Intel® oneAPI Threading Building Blocks
Ask questions and share information about adding parallelism to your applications when using this threading library.

atomic boolean initializes to true?

kfriddile
Beginner
3,611 Views

According to my debugger, atomic variables are initialized to true. This was counter-intuitive to me since atomic numeric types are initialized to zero. What is the rationale for initializing to true? I'm using the0080605 release of TBB with VC9.

0 Kudos
58 Replies
Alexey-Kukanov
Employee
569 Views
Quoting - Dmitriy V'jukov

Assignment operator have to make load *acquire* from source operand, so it will also break on Itanium platform.


I agree. So in case of passing rhs by value, compiler-generated copy constructor will not issue load-acquire for rhs but a simple load; then the tbb::atomic implementation will enforce load-acquire on the temporary copy, and store-release to the destination. Thanks Dmitry.

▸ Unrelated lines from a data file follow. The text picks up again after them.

[src/rtl/uart_rx_fifo.sv]
// UART receiver with 16x oversampling, parity/stop checking and a show-ahead byte FIFO.
// Bytes with bad parity are kept and flagged; bytes with a bad stop bit are dropped.
//
// state    | meaning
// ---------+-----------------------------------------------------------
// S_IDLE   | line idle, waiting for synced rx to go low
// S_START  | counting to mid start bit, re-checking for a glitch
// S_DATA   | sampling DATA_BITS data bits, LSB first
// S_PARITY | sampling the parity bit (skipped when PARITY_MODE = 0)
// S_STOP   | sampling the stop bit, then push or flag a framing error
module uart_rx_fifo #(
  parameter int SYS_CLK_FREQ   = 100000000,
  parameter int BAUD_RATE      = 38400,
  parameter int DATA_BITS      = 8,
  parameter int PARITY_MODE    = 1,
  parameter int FIFO_ADDR_BITS = 3
) (
  input  logic       clk,
  input  logic       rst,
  input  logic       rx,
  input  logic       rd_en,
  output logic [7:0] rx_data,
  output logic       rx_empty,
  output logic       parity_err,
  output logic       frame_err,
  output logic       overflow
);

  localparam int DIV_RAW = SYS_CLK_FREQ / (BAUD_RATE * 16);
  localparam int DIV     = (DIV_RAW < 1) ? 1 : DIV_RAW;
  localparam int DIV_W   = (DIV > 1) ? $clog2(DIV) : 1;
  localparam int DEPTH   = 1 << FIFO_ADDR_BITS;
  localparam int PW      = FIFO_ADDR_BITS + 1;

  typedef enum logic [2:0] {
    S_IDLE,
    S_START,
    S_DATA,
    S_PARITY,
    S_STOP
  } state_t;

  logic             rx_meta;
  logic             rx_sync;
  logic [DIV_W-1:0] div_cnt;
  logic             tick;
  state_t           state;
  logic [3:0]       s_cnt;
  logic [3:0]       n_cnt;
  logic [7:0]       data_sr;
  logic             par_bad;
  logic             push;
  logic [7:0]       mem [DEPTH];
  logic [PW-1:0]    wr_ptr;
  logic [PW-1:0]    rd_ptr;
  logic             full;
  logic             empty;
  logic             pop;
  logic             wr;

  // Synchroniser resets to the idle line level so reset release never looks like a start bit.
  always_ff @(posedge clk or negedge rst) begin
    if (!rst) begin
      rx_meta <= 1'b1;
      rx_sync <= 1'b1;
    end else begin
      rx_meta <= rx;
      rx_sync <= rx_meta;
    end
  end

  assign tick = (div_cnt == '0);

  always_ff @(posedge clk or negedge rst) begin
    if (!rst) begin
      div_cnt <= '0;
    end else if (tick) begin
      div_cnt <= DIV_W'(DIV - 1);
    end else begin
      div_cnt <= div_cnt - 1'b1;
    end
  end

  // The push is decoded from the stop-sample cycle itself so the byte lands one cycle later.
  assign push = tick && (state == S_STOP) && (s_cnt == 4'd15) && rx_sync;

  always_ff @(posedge clk or negedge rst) begin
    if (!rst) begin
      state      <= S_IDLE;
      s_cnt      <= '0;
      n_cnt      <= '0;
      data_sr    <= '0;
      par_bad    <= 1'b0;
      parity_err <= 1'b0;
      frame_err  <= 1'b0;
    end else begin
      parity_err <= 1'b0;
      frame_err  <= 1'b0;
      if (tick) begin
        case (state)
          S_IDLE: begin
            if (!rx_sync) begin
              s_cnt <= '0;
              state <= S_START;
            end
          end
          S_START: begin
            if (s_cnt == 4'd7) begin
              if (rx_sync) begin
                state <= S_IDLE;
              end else begin
                s_cnt   <= '0;
                n_cnt   <= '0;
                data_sr <= '0;
                par_bad <= 1'b0;
                state   <= S_DATA;
              end
            end else begin
              s_cnt <= s_cnt + 4'd1;
            end
          end
          S_DATA: begin
            s_cnt <= s_cnt + 4'd1;
            if (s_cnt == 4'd15) begin
              data_sr[n_cnt[2:0]] <= rx_sync;
              n_cnt <= n_cnt + 4'd1;
              if (n_cnt == 4'(DATA_BITS - 1)) begin
                state <= (PARITY_MODE != 0) ? S_PARITY : S_STOP;
              end
            end
          end
          S_PARITY: begin
            s_cnt <= s_cnt + 4'd1;
            if (s_cnt == 4'd15) begin
              // data_sr is zero padded, so its reduction xor covers only the data bits
              if (PARITY_MODE == 2) begin
                par_bad <= (^data_sr) ^ rx_sync;
              end else begin
                par_bad <= ~((^data_sr) ^ rx_sync);
              end
              state <= S_STOP;
            end
          end
          S_STOP: begin
            s_cnt <= s_cnt + 4'd1;
            if (s_cnt == 4'd15) begin
              if (rx_sync) begin
                parity_err <= par_bad;
              end else begin
                frame_err <= 1'b1;
              end
              state <= S_IDLE;
            end
          end
          default: state <= S_IDLE;
        endcase
      end
    end
  end

  assign empty = (wr_ptr == rd_ptr);
  assign full  = (wr_ptr[FIFO_ADDR_BITS] != rd_ptr[FIFO_ADDR_BITS]) &&
                 (wr_ptr[FIFO_ADDR_BITS-1:0] == rd_ptr[FIFO_ADDR_BITS-1:0]);
  assign pop   = rd_en && !empty;
  // A pop in the same cycle frees the slot, so a push into a full FIFO is still accepted.
  assign wr    = push && (!full || pop);

  always_ff @(posedge clk or negedge rst) begin
    if (!rst) begin
      wr_ptr   <= '0;
      rd_ptr   <= '0;
      overflow <= 1'b0;
    end else begin
      overflow <= push && full && !pop;
      if (wr) begin
        wr_ptr <= wr_ptr + 1'b1;
      end
      if (pop) begin
        rd_ptr <= rd_ptr + 1'b1;
      end
    end
  end

  always_ff @(posedge clk) begin
    if (wr) begin
      mem[wr_ptr[FIFO_ADDR_BITS-1:0]] <= data_sr;
    end
  end

  assign rx_empty = empty;
  assign rx_data  = empty ? 8'h00 : mem[rd_ptr[FIFO_ADDR_BITS-1:0]];

endmodule

[config.mk]
export PLATFORM = sky130hd
export DESIGN_NAME = uart_rx_fifo
export DESIGN_NICKNAME = d
export VERILOG_FILES = /design/src/rtl/uart_rx_fifo.sv
export SDC_FILE = /design/constraint.sdc
export NUM_CORES = 1
export LEC_CHECK = 0
export BUFFER_PORTS_ARGS = -buffer_cell sky130_fd_sc_hd__buf_2
export CORE_AREA = 2 2 113 115
export DETAILED_ROUTE_END_ITERATION = 7
export DIE_AREA = 0 0 115 117
export GPL_TIMING_DRIVEN = 0
export PLACE_DENSITY = 0.64
export SLEW_MARGIN = 20
export SYNTH_ARGS = -nofsm -noshare
export SYNTH_HDL_FRONTEND = slang
export SYNTH_SLANG_ARGS = --single-unit
export TNS_END_PERCENT = 30
[constraint.sdc]
create_clock -name clk -period 3.18 [get_ports clk]
set_input_delay 0.636 -clock clk [delete_from_list [all_inputs] [get_ports clk]]
set_output_delay 0.636 -clock clk [all_outputs]
set_load 0.01 [all_outputs]
==> impl_metrics.yaml <==
status:
  status: "finished clean"
power:
  p_per_area_mw_per_mm2: 471
  pwr-share-clk_pct: 41.6
  switching_share_pct: 20.4
  seq_power_share_pct: 57.7
  cell_internal_pwr_uw: 1980
  p_leak_uw: 0.00208
  p_comb_share_pct: 0.7
  ir_drop_mv: 0.310
  switching_power_uw: 509
final_layout:
  final_util_pct: 43.0
  nFillCells: 1127
  drive_above_1_share_pct: 20.3
  area_growth_pct: 12.9
  diodes: 0
  final_cell_mix: "64 x edfxtp_1, 39 x dfrtp_1, 27 x nor2_1, 25 x nand2_1"
  layout_commonest_cell: "edfxtp_1"
  fin_cells: 524
  nNetsFinal: 378
setup_path:
  reg2regPathDepth: 5
  critPathRequiredTime_ns: 2.54
  worst-path-buf-inv: 2
  critPathMaxStageDelay_ns: 0.59
  r2r-end: "mem[7][3]"
  crit_type: "reg2out"
  reg2reg_from: "s_cnt[0]"
  path_cells: "clkbuf_1, xnor2_1, nand3_1, nor2_1, nor2_1, buf_2"
  arrival_ns: 2.39
  path_max_fanout: 9
  worst_setup_path_end_kind: "output pin"
  critPathTopFamily: "simple AND/OR/NAND/NOR gates"
  startpoint_type: "flip-flop"
  reg2reg_slack_ns: 0.48
  slowest_stage: "nor2_1"
  cp_common_cell: "nor2_1"
  cp-startpoint: "wr_ptr[0]"
detailed_routing:
  wirelength_mm: 8.56
  drcViolationCount: 0
  vias_per_cell: 5.31
  wl_per_cell_um: 16.3
  first_pass_iters: 4
  drtAntennaViolNets: 0
  dr_total_vias: 2780
  first_iter_violations: 157
worst_hold_path:
  whs_path_depth: 0
  hp-class: "reg2reg"
  hold_start: "rx_meta"
  holdPathEnd: "rx_sync"
cts:
  cts-root-buf: "clkbuf_16"
  clkLatencyLatePin_ns: 0.34
  clk_pin_slew_ns: 0.07
  htree_levels: 3
  cts.path.max_buffers: 2
  postCtsHoldBufs: 0
  cts_sinks: 105
  cts_made_buffers: 9
  cts_tree: "done"
run:
  cap_violations: 0
synthesis:
  seq_area_frac_synth_pct: 62.9
  avgSynthCellArea_um2: 13.8
  ys_types: 50
  synth_seq_cells: 105
  syn_inst: 340
  synthesis.area_mm2: 0.00469
  synth.net_count: 349
  synth_ff_type: "edfxtp_1"
  yosysWarnings: 0
  async_flop_share_pct: 39.0
  synth-edff-count: 64
placement:
  place.gp.congestion: 0.774
  portBuffers: 15
  place_inst: 508
  hpwl_mm: 5.90
grt:
  antenna_found_initial: 0
  grt_pass1_wl_mm: 13.7
  grt.total_usage_pct: 13.3
  grt_max_degree: 42
  overflow: 0
  grt_pass1_vias: 2618
sta:
  worst_slew_pin_slew_ns: 0.921
  grt_setup_unrepaired: "false"
  hold_viol_final: 0
  fin_worst_skew_ns: 0.00957
  max_slew_margin_pct: 38.4
  period_share_pct: 95.2
  setup_viol: 0
  fmax_ghz: 0.330
  fin_crit_ns: 3.03
  drv_slew: 0
floorplanning:
  coreArea_mm2: 0.0123
  start_util_pct: 38.1
  rows: 41
  chipWidth_um: 115
  pin_count: 16
  dieArea_mm2: 0.0135
  fp.dieH_um: 117
==> state kept, by name, indices dropped and copies added, names as in the netlist <==
register    cells
frame_err       1
wr_ptr          4
rx_sync         1
s_cnt           4
rx_meta         1
div_cnt         8
mem            64
parity_err      1
overflow        1
rd_ptr          4
n_cnt           4
par_bad         1
data_sr         8
state           3
==> cell families after synthesis <==
logic type	Yosys count	share of synthesized area, %
AOI/OAI and AO/OA	53	7.18
xor gates and xnor gates	22	4.11
adders and majority gates	5	1.33
buffers and inverters	27	2.46
DFF	105	62.9
muxes	29	10.6
and+or+nand+nor	99	11.4
==> cell usage after synthesis, drive strengths merged, types with 2 or more instances <==
cell type | number | area [µm²]
edfxtp | 64 | 1920
dfrtp | 39 | 976
nor2 | 27 | 101
nand2 | 25 | 93.8
o21ai | 20 | 100
mux4 | 16 | 360
xnor2 | 14 | 123
clkbuf | 12 | 45.0
nand3 | 10 | 50.1
inv | 9 | 33.8
nor3 | 9 | 50.1
a21oi | 8 | 40.0
mux2i | 8 | 80.1
xor2 | 8 | 70.1
o31ai | 7 | 52.6
buf | 6 | 36.3
nor3b | 6 | 50.1
ha | 5 | 62.6
mux2 | 5 | 56.3
a31oi | 4 | 25.0
nand3b | 3 | 22.5
nor4b | 3 | 26.3
o211ai | 3 | 22.5
a41oi | 2 | 17.5
and2 | 2 | 12.5
dfstp | 2 | 52.6
nand2b | 2 | 12.5
nand4 | 2 | 27.5
nor4 | 2 | 27.5
o2111ai | 2 | 23.8
or2 | 2 | 12.5
==> layout make-up <==
class                      count  area [µm²]  share of cell area (%)
tap                          150         188                    3.55
multi-input combinational    208        1660                    31.4
buffer                        18        86.3                    1.63
timing repair buffer          18        92.6                    1.75
clock inverter                 6        50.0                   0.946
inverter                       9        33.8                   0.639
clock buffer                  10         229                    4.33
sequential                   105        2950                    55.8
==> metal layers <==
metal / up-vias / part of all wire [%] / routed length [µm] / GRT usage [%]
met1: 1389 / 47 / 4050 / 18.3
li1: 1336 / - / - / -
met5: - / 0 / 0 / 0
met3: 4 / 3.2 / 274 / 3.71
met2: 51 / 49 / 4200 / 21.6
met4: 0 / 0.47 / 40 / 2.65
==> power by group through the flow <==
stage          logic, µW  clock network [µW]  registers, µW
6_report            18.1                1040           1440
5_1_grt             21.3                1120           1440
4_1_cts             19.3                1070           1440
3_5_place_dp        19.2                   0           1470
3_3_place_gp        18.6                   0           1470
2_1_floorplan       5.28                   0           1470
==> worst max path at each step <==
stage | end | slack (ns) | depth (start not counted)
detailed placement | rx_data[1] | 0.44 | 6
global placement | mem[4][5] | -0.42 | 5
floorplan | mem[4][0] | 0.49 | 7
CTS | rx_data[1] | 0.06 | 6
global route | rx_data[4] | 0.03 | 6
finish | rx_data[4] | 0.15 | 6
==> repair_timing <==
action,CTS,global route
buffers inserted,0,0
gates resized for setup,0,2
setup endpoints to repair,0,7
==> per-stage QoR <==
stage / hold WS, ns / total power [µW] / setup TNS [ns] / worst slack (ns) / cell area, µm²
4_1_cts: 0.358 / 2520 / 0 / 0.0604 / 5290
6_report: 0.358 / 2490 / 0 / 0.152 / 5290
5_1_grt: 0.359 / 2570 / 0 / 0.0330 / 5290
3_5_place_dp: 0.348 / 1480 / 0 / 0.438 / 5010
3_3_place_gp: 0.347 / 1480 / -6.28 / -0.424 / 4950
2_1_floorplan: 0.340 / 1470 / 0 / 0.489 / 4690
No activity file was read; power rests on OpenSTA's default activity.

By the way, the fix is ready and will be published in the next development update.

0 Kudos
RafSchietekat
Valued Contributor III
569 Views

"I think I start getting your point. You mean that load from source object will NOT be atomic nor acquire. Right? I was confused by your statement that it's not Ok to declare assignment operator as receiving operand by value." Indeed, the load may not be atomic (in the original sense of the word). I'm not concerned about acquire, which logically occurs after the load, so an intermediate copy wouldn't hurt, whatever its memory semantics. But my question about those unintended copies has not been addressed yet: can anything still go wrong?

0 Kudos
Dmitry_Vyukov
Valued Contributor I
569 Views
Quoting - Raf Schietekat

I'm not concerned about acquire, which logically occurs after the load, so an intermediate copy wouldn't hurt, whatever its memory semantics.

I am not sure here.

On platforms where memory fences are separate and "global" (for example, Sparc, where acquire is membar #LoadLoad | #LoadStore) your reasoning is correct. But on platforms where fences are integrated part of memory operations and "local" (for example, Itanium, where acquire is ld.acq) your reasoning can be not correct.

Quoting - Raf Schietekat

But my question about those unintended copies has not been addressed yet: can anything still go wrong?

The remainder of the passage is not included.